Task prompt
Repeat, exactly as written, the lines of the records below from the first through the line with "export CORE_AREA = 2 2 114 83", but none past it.

+++ Data to use

File: config.mk
export PLATFORM = sky130hd
export DESIGN_NAME = multicycle_control_unit
export DESIGN_NICKNAME = d
export VERILOG_FILES = /design/src/rtl/control_unit_types_pkg.sv /design/src/rtl/multicycle_decode.sv /design/src/rtl/multicycle_control_unit.sv
export SDC_FILE = /design/constraint.sdc
export NUM_CORES = 1
export LEC_CHECK = 0
export ABC_AREA = 0
export CELL_PAD_IN_SITES_DETAIL_PLACEMENT = 1
export CELL_PAD_IN_SITES_GLOBAL_PLACEMENT = 1
export CORE_AREA = 2 2 114 83
export CTS_CLUSTER_DIAMETER = 50
export DETAILED_ROUTE_END_ITERATION = 10
export DIE_AREA = 0 0 116 85
export PLACE_DENSITY_LB_ADDON = 0.1
export SKIP_LAST_GASP = 1
export SYNTH_ARGS = -nofsm -noshare
export SYNTH_HDL_FRONTEND = slang
export SYNTH_SLANG_ARGS = --single-unit
File: constraint.sdc
create_clock -name CLK -period 3.8 [get_ports CLK]
set_input_delay 1.14 -clock CLK [delete_from_list [all_inputs] [get_ports CLK]]
set_output_delay 1.14 -clock CLK [all_outputs]
set_load 0.03 [all_outputs]
File: src/rtl/control_unit_types_pkg.sv
// Shared control-decode types for the single- and multicycle MIPS control units.
// Opcode/funct constants and small decode helpers live here as well.
package control_unit_types_pkg;

   typedef enum logic [1:0] {RD = 2'd0, RT = 2'd1, R31 = 2'd2} regdst_t;
   typedef enum logic [1:0] {ALUO = 2'd0, DLOAD = 2'd1, NPC = 2'd2} memtoreg_t;
   typedef enum logic [1:0] {ZEROEXT = 2'd0, SIGNEXT = 2'd1, SHAMEXT = 2'd2, LUIEXT = 2'd3} extop_t;
   typedef enum logic [1:0] {PC4 = 2'd0, PCBR = 2'd1, PCJ = 2'd2, PCJR = 2'd3} pcsrc_t;

   typedef enum logic [3:0] {
      OTHERR, OSL, OJR, OJ, OJAL, OBEQ, OBNE, OLW, OSW, OTHERI, OLUI, OUNK
   } opfunc_t;

   typedef enum logic [3:0] {
      RESET, FETCH, DECODE, EXEC, MEMRD, MEMWR, WBACK, HALTED, MERROR
   } mcstate_t;

   localparam logic [5:0] OP_RTYPE = 6'h00;
   localparam logic [5:0] OP_J     = 6'h02;
   localparam logic [5:0] OP_JAL   = 6'h03;
   localparam logic [5:0] OP_BEQ   = 6'h04;
   localparam logic [5:0] OP_BNE   = 6'h05;
   localparam logic [5:0] OP_ADDI  = 6'h08;
   localparam logic [5:0] OP_ADDIU = 6'h09;
   localparam logic [5:0] OP_SLTI  = 6'h0a;
   localparam logic [5:0] OP_SLTIU = 6'h0b;
   localparam logic [5:0] OP_ANDI  = 6'h0c;
   localparam logic [5:0] OP_ORI   = 6'h0d;
   localparam logic [5:0] OP_XORI  = 6'h0e;
   localparam logic [5:0] OP_LUI   = 6'h0f;
   localparam logic [5:0] OP_LW    = 6'h23;
   localparam logic [5:0] OP_SW    = 6'h2b;

   localparam logic [5:0] FN_SLL = 6'h00;
   localparam logic [5:0] FN_SRL = 6'h02;
   localparam logic [5:0] FN_SRA = 6'h03;
   localparam logic [5:0] FN_JR  = 6'h08;

   // Logical immediates take a zero-extended operand; the rest of OTHERI is signed.
   function automatic logic imm_is_logical(input logic [5:0] op);
      return (op == OP_ANDI) || (op == OP_ORI) || (op == OP_XORI);
   endfunction

endpackage

File: src/rtl/multicycle_decode.sv
// Combinational instruction decode: instr -> opfunc class plus extender, ALU-B and
// destination-register selects. Shared with the single-cycle control unit.
module multicycle_decode
   import control_unit_types_pkg::*;
(
   input  logic [31:0] instr,
   output opfunc_t     opfunc,
   output extop_t      extop,
   output logic        alusrc,
   output regdst_t     regdst
);

   logic [5:0] op;
   logic [5:0] funct;

   assign op    = instr[31:26];
   assign funct = instr[5:0];

   always_comb begin
      opfunc = OUNK;
      case (op)
         OP_RTYPE: begin
            case (funct)
               FN_SLL, FN_SRL, FN_SRA: opfunc = OSL;
               FN_JR:                  opfunc = OJR;
               default:                opfunc = OTHERR;
            endcase
         end
         OP_J:   opfunc = OJ;
         OP_JAL: opfunc = OJAL;
         OP_BEQ: opfunc = OBEQ;
         OP_BNE: opfunc = OBNE;
         OP_LW:  opfunc = OLW;
         OP_SW:  opfunc = OSW;
         OP_LUI: opfunc = OLUI;
         OP_ADDI, OP_ADDIU, OP_SLTI, OP_SLTIU,
         OP_ANDI, OP_ORI, OP_XORI: opfunc = OTHERI;
         default: opfunc = OUNK;
      endcase
   end

   always_comb begin
      extop  = ZEROEXT;
      alusrc = 1'b0;
      regdst = RD;
      case (opfunc)
         OBEQ, OBNE: extop = SIGNEXT;
         OLW: begin
            extop  = SIGNEXT;
            alusrc = 1'b1;
            regdst = RT;
         end
         OSW: begin
            extop  = SIGNEXT;
            alusrc = 1'b1;
         end
         OTHERI: begin
            extop  = imm_is_logical(op) ? ZEROEXT : SIGNEXT;
            alusrc = 1'b1;
            regdst = RT;
         end
         OLUI: begin
            extop  = LUIEXT;
            alusrc = 1'b1;
            regdst = RT;
         end
         OSL: begin
            extop  = SHAMEXT;
            alusrc = 1'b1;
         end
         OJAL:    regdst = R31;
         default: ;
      endcase
   end

endmodule

File: src/rtl/multicycle_control_unit.sv
// Multicycle MIPS control FSM: sequences each instruction through fetch, decode,
// execute, memory and writeback, with ihit/dhit handshakes and a wait timeout.
//
//   state  | meaning
//   RESET  | one idle cycle after reset release
//   FETCH  | iREN asserted, waiting for ihit; loads IR and PC+4 on hit
//   DECODE | halt/jump resolution, illegal-opcode detection
//   EXEC   | branch resolution, dispatch to memory or writeback
//   MEMRD  | dREN asserted, register write on dhit
//   MEMWR  | dWEN asserted, completes on dhit
//   WBACK  | ALU result written to rd/rt
//   HALTED | halt opcode seen; absorbing until reset
//   MERROR | ihit/dhit timeout; absorbing until reset
module multicycle_control_unit
   import control_unit_types_pkg::*;
#(
   parameter int         TIMEOUT = 255,
   parameter logic [5:0] HALT_OP = 6'h3f,
   parameter int         CNT_W   = 32
) (
   input  logic             CLK,
   input  logic             nRST,
   input  logic [31:0]      instr,
   input  logic             equal,
   input  logic             ihit,
   input  logic             dhit,
   output logic             iREN,
   output logic             dREN,
   output logic             dWEN,
   output logic             ir_wen,
   output logic             pc_wen,
   output pcsrc_t           pcsrc,
   output logic             reg_wen,
   output regdst_t          regdst,
   output memtoreg_t        memtoreg,
   output extop_t           extop,
   output logic             alusrc,
   output opfunc_t          opfunc,
   output logic             halt,
   output logic             illegal,
   output logic             mem_err,
   output logic [CNT_W-1:0] retired
);

   localparam int WAIT_W = (TIMEOUT > 0) ? $clog2(TIMEOUT + 1) : 1;
   localparam logic [WAIT_W-1:0] RELOAD = (TIMEOUT > 0) ? WAIT_W'(TIMEOUT - 1) : '0;

   mcstate_t          state;
   logic [WAIT_W-1:0] wait_left;
   logic              waiting;
   logic              expired;
   logic              is_halt;
   opfunc_t           dec_opfunc;
   extop_t            dec_extop;
   logic              dec_alusrc;
   regdst_t           dec_regdst;

   multicycle_decode u_decode (
      .instr  (instr),
      .opfunc (dec_opfunc),
      .extop  (dec_extop),
      .alusrc (dec_alusrc),
      .regdst (dec_regdst)
   );

   assign is_halt = (instr[31:26] == HALT_OP);
   assign waiting = ((state == FETCH) && !ihit) ||
                    (((state == MEMRD) || (state == MEMWR)) && !dhit);
   // Terminal count of the down-counter; a hit in the same cycle takes priority.
   assign expired = (TIMEOUT != 0) && (wait_left == '0);

   always_ff @(posedge CLK or negedge nRST) begin
      if (!nRST) begin
         state     <= RESET;
         wait_left <= RELOAD;
         retired   <= '0;
         illegal   <= 1'b0;
         mem_err   <= 1'b0;
      end else begin
         wait_left <= (waiting && !expired) ? wait_left - 1'b1 : RELOAD;
         case (state)
            RESET: state <= FETCH;
            FETCH: begin
               if (ihit) begin
                  state <= DECODE;
               end else if (expired) begin
                  mem_err <= 1'b1;
                  state   <= MERROR;
               end
            end
            DECODE: begin
               if (is_halt) begin
                  state   <= HALTED;
                  retired <= retired + 1'b1;
               end else begin
                  case (dec_opfunc)
                     OJ, OJAL, OJR: begin
                        state   <= FETCH;
                        retired <= retired + 1'b1;
                     end
                     OUNK: begin
                        illegal <= 1'b1;
                        state   <= FETCH;
                     end
                     default: state <= EXEC;
                  endcase
               end
            end
            EXEC: begin
               case (dec_opfunc)
                  OBEQ, OBNE: begin
                     state   <= FETCH;
                     retired <= retired + 1'b1;
                  end
                  OLW:     state <= MEMRD;
                  OSW:     state <= MEMWR;
                  default: state <= WBACK;
               endcase
            end
            MEMRD, MEMWR: begin
               if (dhit) begin
                  state   <= FETCH;
                  retired <= retired + 1'b1;
               end else if (expired) begin
                  mem_err <= 1'b1;
                  state   <= MERROR;
               end
            end
            WBACK: begin
               state   <= FETCH;
               retired <= retired + 1'b1;
            end
            HALTED, MERROR: state <= state;
            default:        state <= RESET;
         endcase
      end
   end

   // Strobes are gated by the live hit inputs so writes land on the hit cycle itself.
   always_comb begin
      iREN     = 1'b0;
      dREN     = 1'b0;
      dWEN     = 1'b0;
      ir_wen   = 1'b0;
      pc_wen   = 1'b0;
      pcsrc    = PC4;
      reg_wen  = 1'b0;
      regdst   = RD;
      memtoreg = ALUO;
      extop    = ZEROEXT;
      alusrc   = 1'b0;
      opfunc   = OTHERR;
      halt     = 1'b0;
      if (state inside {DECODE, EXEC, MEMRD, MEMWR, WBACK}) begin
         opfunc = dec_opfunc;
         extop  = dec_extop;
         alusrc = dec_alusrc;
         regdst = dec_regdst;
      end
      case (state)
         FETCH: begin
            iREN   = 1'b1;
            ir_wen = ihit;
            pc_wen = ihit;
         end
         DECODE: begin
            if (!is_halt) begin
               case (dec_opfunc)
                  OJ: begin
                     pc_wen = 1'b1;
                     pcsrc  = PCJ;
                  end
                  OJAL: begin
                     pc_wen   = 1'b1;
                     pcsrc    = PCJ;
                     reg_wen  = 1'b1;
                     regdst   = R31;
                     memtoreg = NPC;
                  end
                  OJR: begin
                     pc_wen = 1'b1;
                     pcsrc  = PCJR;
                  end
                  default: ;
               endcase
            end
         end
         EXEC: begin
            if (dec_opfunc == OBEQ) begin
               pc_wen = equal;
               pcsrc  = PCBR;
            end else if (dec_opfunc == OBNE) begin
               pc_wen = ~equal;
               pcsrc  = PCBR;
            end
         end
         MEMRD: begin
            dREN     = 1'b1;
            memtoreg = DLOAD;
            regdst   = RT;
            reg_wen  = dhit;
         end
         MEMWR: dWEN = 1'b1;
         WBACK: begin
            reg_wen  = 1'b1;
            memtoreg = ALUO;
            regdst   = ((dec_opfunc == OTHERI) || (dec_opfunc == OLUI)) ? RT : RD;
         end
         HALTED, MERROR: halt = 1'b1;
         default: ;
      endcase
   end

endmodule

# Yosys cells after proc, flatten, opt, wreduce, memory -nomap -nowiden
# Cells that the tools add are included.
# word_totals
wordCells	136
output_inout_bits	54
regBits	46
# op_classes
muxes	52
n_reduce_logical	33
n_addsub	2
n_bitwise	2
eq_ne	42
# op_table
operator	n
32-bit 2-to-1 mux	4
32-bit one-hot mux with 4 select lines	1
6-bit by 4-bit equality test with 1-bit output (second input constant)	9
4-bit one-hot mux with 9 select lines	1
32-bit by 1-bit adder with 32-bit output (second input constant)	1
4-bit by 3-bit equality test with 1-bit output (second input constant)	8
6-bit by 2-bit equality test with 1-bit output (second input constant)	4
4-bit one-hot mux with 6 select lines	1
4-bit equality test (second input constant)	5
1-bit 2-to-1 mux	20
2-bit one-hot mux with 2 select lines	5
6-bit equality test (second input constant)	3
4-bit by 2-bit equality test with 1-bit output (second input constant)	4
2-bit 2-to-1 mux	8
4-bit 2-to-1 mux	4
6-bit by 3-bit equality test with 1-bit output (second input constant)	2
6-bit logical NOT	2
2-bit OR reduction	5
3-bit one-hot mux with 3 select lines	1
3-bit OR reduction	3
4-bit by 1-bit equality test with 1-bit output (second input constant)	2
8-bit logical NOT	1
8-bit 2-to-1 mux	1
2-bit one-hot mux with 4 select lines	1
21 further kinds	35

# Depth between registers and ports, before layout
# logic_depth
depth_word	11
depth_mapped	7

# Modules after synthesis
# Synthesis repeated with hierarchy kept, for this count alone.
# hier_totals
cells_unflattened	327
area_unflattened_um2	2996.6
# modules_own_cells
module	seq_area_each_um2	area_each_um2	n_inst	cells_each
multicycle_control_unit	1159.9	2696.3	1	277
multicycle_decode	0.0	300.3	1	50

# Worst setup path after synthesis
# Ideal clock, no wire load.
# synth_path
path_type	input to output
from	input port instr[27]
to	output port pc_wen
n_path_buf	0
cell_stages	4
setup_slack_ps	-67
required_ps	2660
t_arrival_ps	2727
path_cell_list	or3b_4 > nor3_1 > or4b_1 > o221ai_1
# synth_between
elab_chain_len	8
word_cells_on_any_way	29
cone_classes	eq/ne (20); mux (6); reduce/logical (3)
# synth_lines
element	line_no	text
start, declared	multicycle_control_unit.sv:23	input logic [31:0] instr,
6-bit by 4-bit equality test with 1-bit output	multicycle_decode.sv:21	case (op)
7-bit OR reduction	multicycle_decode.sv:21	
4-bit one-hot mux with 9 select lines	multicycle_decode.sv:21	
4-bit by 2-bit equality test with 1-bit output or 4-bit by 3-bit equality test with 1-bit output (tied branches)	multicycle_control_unit.sv:168	case (dec_opfunc)
3-bit OR reduction (no line)	n/a	
1-bit 2-to-1 mux	multicycle_control_unit.sv:168	
1-bit 2-to-1 mux	multicycle_control_unit.sv:167	if (!is_halt) begin
1-bit one-hot mux with 3 select lines *	multicycle_control_unit.sv:160	case (state)
end, declared	multicycle_control_unit.sv:31	output logic pc_wen,
# Mark *: on every way between the ends. The rest lies on a longest branch, timed or not.

# Worst setup path after layout
# layout_path
from	input port instr[29]
to	output port pc_wen
# The elaborated chain is that of the path after synthesis.

==> load_flow_metrics.sql <==
INSERT INTO impl_metrics (metric_group, metric, value, unit) VALUES
('final_layout', 'area_delta_synth_final', '50.0', '%'),
('outcome', 'run_status', 'finished, final reports clean', ''),
('detailed_routing', 'routed-via-count', '3063', ''),
('placed_design', 'detailed_place_hpwl', '7240', 'um'),
('global_route', 'first_global_vias', '3126', ''),
('logic_synthesis', 'synth_async_sr_flop_share', '1.00', ''),
('critical_path', 'critPathMaxStageDelay', '510', 'ps'),
('critical_path', 'timing.critical_path.arrival', '2640', 'ps'),
('detailed_routing', 'routed_wirelength', '10500', 'um'),
('placed_design', 'place.port_buffers', '70', ''),
('final_layout', 'final-seq-area', '1160', 'um^2'),
('global_route', 'grt_antenna_before_repair', '0', ''),
('cts', 'clock-sinks', '46', ''),
('timing', 'slew-limit-headroom', '0.285', ''),
('critical_path', 'critPathCaptureType', 'primary output', ''),
('timing', 'timing.final.hold_violations', '0', ''),
('job', 'max-cap-violations', '0', ''),
('cts', 'cts_buffers', '5', ''),
('floorplanning', 'core.rowCount', '29', ''),
('timing', 'tightest_slew', '1070', 'ps'),
('power', 'power.leakage', '1.96', 'nW'),
('critical_path', 'critical-path-slowest-cell', 'sky130_fd_sc_hd__or4b_4', ''),
('hold_path', 'path_type_of_the_worst_min_delay_path', 'register to register', ''),
('floorplanning', 'core_area', '8780', 'um^2'),
('global_route', 'grt_pass1_wl', '17000', 'um'),
('timing', 'setup_violations', '0', ''),
('final_layout', 'antenna-diode-count', '0', ''),
('power', 'vdd.ir_drop.worst', '0.194', 'mV'),
('logic_synthesis', 'post_synth.cell_area_avg', '9.31', 'um^2'),
('floorplanning', 'initial_utilization', '0.349', ''),
('power', 'pwr_density_cell', '483', 'nW/um^2'),
('cts', 'worst_setup_hold_path_clk_slew', '70', 'ps'),
('final_layout', 'num-fill-cells', '1022', ''),
('floorplanning', 'horiz_die_dim', '116', 'um'),
('timing', 'final.setup_skew', '6.61', 'ps'),
('critical_path', 'worst_setup_path_start_kind', 'input port', ''),
('timing', 'fmaxAchievable', '0.265', 'GHz'),
('cts', 'post_cts_hold_buffer_count', '0', ''),
('logic_synthesis', 'synth_top_area_frac', '0.318', ''),
('timing', 'rsz0062_at_grt', 'true', ''),
('logic_synthesis', 'mappedNetlistNets', '369', ''),
('logic_synthesis', 'netlist_area', '3060', 'um^2'),
('logic_synthesis', 'synth_warnings', '0', ''),
('placed_design', 'gp_weighted_congestion', '0.873', ''),
('detailed_routing', 'antenna_left', '0', ''),
('detailed_routing', 'drtIter0Drc', '126', ''),
('detailed_routing', 'route.detailed.wl_per_inst', '18.3', 'um'),
('detailed_routing', 'detail_route.drc_violations', '0', ''),
('logic_synthesis', 'postSynthRegisterBits', '46', ''),
('hold_path', 'worst_hold_path.num_cells', '1', ''),
('final_layout', 'finalNonFillerCells', '573', ''),
('cts', 'insertion_delay', '290', 'ps'),
('critical_path', 'regToRegSetupSlack', '1360', 'ps'),
('hold_path', 'worstHoldStart', 'retired[31]', ''),
('critical_path', 'reg2reg_to', 'retired[1]', ''),
('logic_synthesis', 'synth-edff-count', '0', ''),
('floorplanning', 'die_area', '9860', 'um^2'),
('critical_path', 'worstPathRequired', '2660', 'ps'),
('final_layout', 'area_occupied_by_multi_input_gates', '1900', 'um^2'),
('critical_path', 'crit_path_cell_trace', 'buf_8 -> or3b_4 -> nor3_4 -> or4b_4 -> o221ai_4 -> buf_6', ''),
('logic_synthesis', 'cells_after_synth', '329', ''),
('cts', 'h_tree_lvls', '2', ''),
('final_layout', 'final_core_util', '0.524', ''),
('detailed_routing', 'drt-pass1-iter-count', '4', ''),
('cts', 'ctsLongestPathBuffers', '2', ''),
('logic_synthesis', 'largest_area_contributor_in_the_netlist', 'sky130_fd_sc_hd__dfrtp_1', ''),
('global_route', 'globalRouteTotalUtil', '0.221', ''),
('critical_path', 'critical_path.reg2reg.startpoint', 'state[2]', ''),
('timing', 'fin_crit', '3780', 'ps'),
('final_layout', 'final_net_count', '488', ''),
('floorplanning', 'chipHeight', '85', 'um');
per-layer routing:
metal / global-route usage / routed length [um] / vias to the layer above
li1: - / - / 1428
met1: 0.336 / 5250 / 1567
met2: 0.327 / 4760 / 59
met3: 0.0436 / 409 / 9
met4: 0.0422 / 76 / 0
met5: 0 / 0 / -
power by group:
| group | internal [mW] | switching [mW] |
|---|---|---|
| clock | 0.311 | 0.188 |
| combinational | 0.418 | 0.628 |
| sequential | 0.560 | 0.114 |
sequential cells by signal, indices dropped and copies added (netlist names):
| name | cells |
|---|---|
| state | 4 |
| mem_err | 1 |
| retired | 32 |
| illegal | 1 |
| wait_left | 8 |
worst max-delay path, delay by kind of cell:
kind | cells | cell delay (ps)
AND/OR/NAND/NOR | 3 | 1080
buffers and inverters | 2 | 260
AO/OA/AOI/OAI | 1 | 160
logic make-up (layout without fill, tap and decap cells):
| kind of cell | after synthesis | after routing | synth area share |
|---|---|---|---|
| AOI/OAI and AO/OA | 48 | 48 | 0.103 |
| xor gates and xnor gates | 39 | 39 | 0.111 |
| adders and majority gates | 3 | 3 | 0.0123 |
| buffers and inverters | 31 | 151 | 0.0490 |
| DFF | 46 | 46 | 0.379 |
| muxes | 1 | 1 | 0.00367 |
| and+or+nand+nor | 161 | 161 | 0.342 |
placed cells by master (no fill, tap or decap), drive strengths merged, types with 2 or more instances in the layout:
master         instances
buf                   79
clkdlybuf4s50         49
dfrtp                 39
xor2                  32
nand2                 28
nor2                  23
nor3                  22
nor4                  20
nand4                 15
inv                   13
a21oi                 13
nand3                 11
o21ai                 11
clkbuf                 8
xnor2                  7
dfstp                  7
nand2b                 6
nor3b                  5
nand3b                 4
nor4b                  4
and3                   4
and2                   3
a31oi                  3
o21bai                 3
nor2b                  3
o22ai                  3
ha                     3
or2                    2
a21o                   2
a211o                  2
o221ai                 2
or3                    2
and4                   2
o2111ai                2
stage by stage:
step / area (um^2) / hold WS, ps / total power, mW / TNS [ps]
3_3_place_gp: 4140 / 456 / 1.67 / -3640
2_1_floorplan: 3070 / 490 / 1.29 / 0
5_1_grt: 4600 / 511 / 2.34 / -17.1
3_5_place_dp: 4140 / 484 / 1.70 / -4100
6_report: 4600 / 478 / 2.22 / 0
4_1_cts: 4540 / 492 / 2.21 / -15.5
synth_stat cells (4+ instances only):
library cell               number
sky130_fd_sc_hd__dfrtp_1       39
sky130_fd_sc_hd__xor2_1        32
sky130_fd_sc_hd__nand2_1       28
sky130_fd_sc_hd__nor2_1        23
sky130_fd_sc_hd__nor3_1        22
sky130_fd_sc_hd__nor4_2        17
sky130_fd_sc_hd__nand4_1       14
sky130_fd_sc_hd__a21oi_1       13
sky130_fd_sc_hd__inv_1         13
sky130_fd_sc_hd__nand3_1       11
sky130_fd_sc_hd__o21ai_0        9
sky130_fd_sc_hd__clkbuf_1       7
sky130_fd_sc_hd__dfstp_2        7
sky130_fd_sc_hd__xnor2_1        7
sky130_fd_sc_hd__buf_2          6
sky130_fd_sc_hd__nand2b_1       6
sky130_fd_sc_hd__nor3b_1        5
sky130_fd_sc_hd__and3_1         4
sky130_fd_sc_hd__nand3b_1       4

++++++

Solution for this task
File: config.mk
export PLATFORM = sky130hd
export DESIGN_NAME = multicycle_control_unit
export DESIGN_NICKNAME = d
export VERILOG_FILES = /design/src/rtl/control_unit_types_pkg.sv /design/src/rtl/multicycle_decode.sv /design/src/rtl/multicycle_control_unit.sv
export SDC_FILE = /design/constraint.sdc
export NUM_CORES = 1
export LEC_CHECK = 0
export ABC_AREA = 0
export CELL_PAD_IN_SITES_DETAIL_PLACEMENT = 1
export CELL_PAD_IN_SITES_GLOBAL_PLACEMENT = 1
export CORE_AREA = 2 2 114 83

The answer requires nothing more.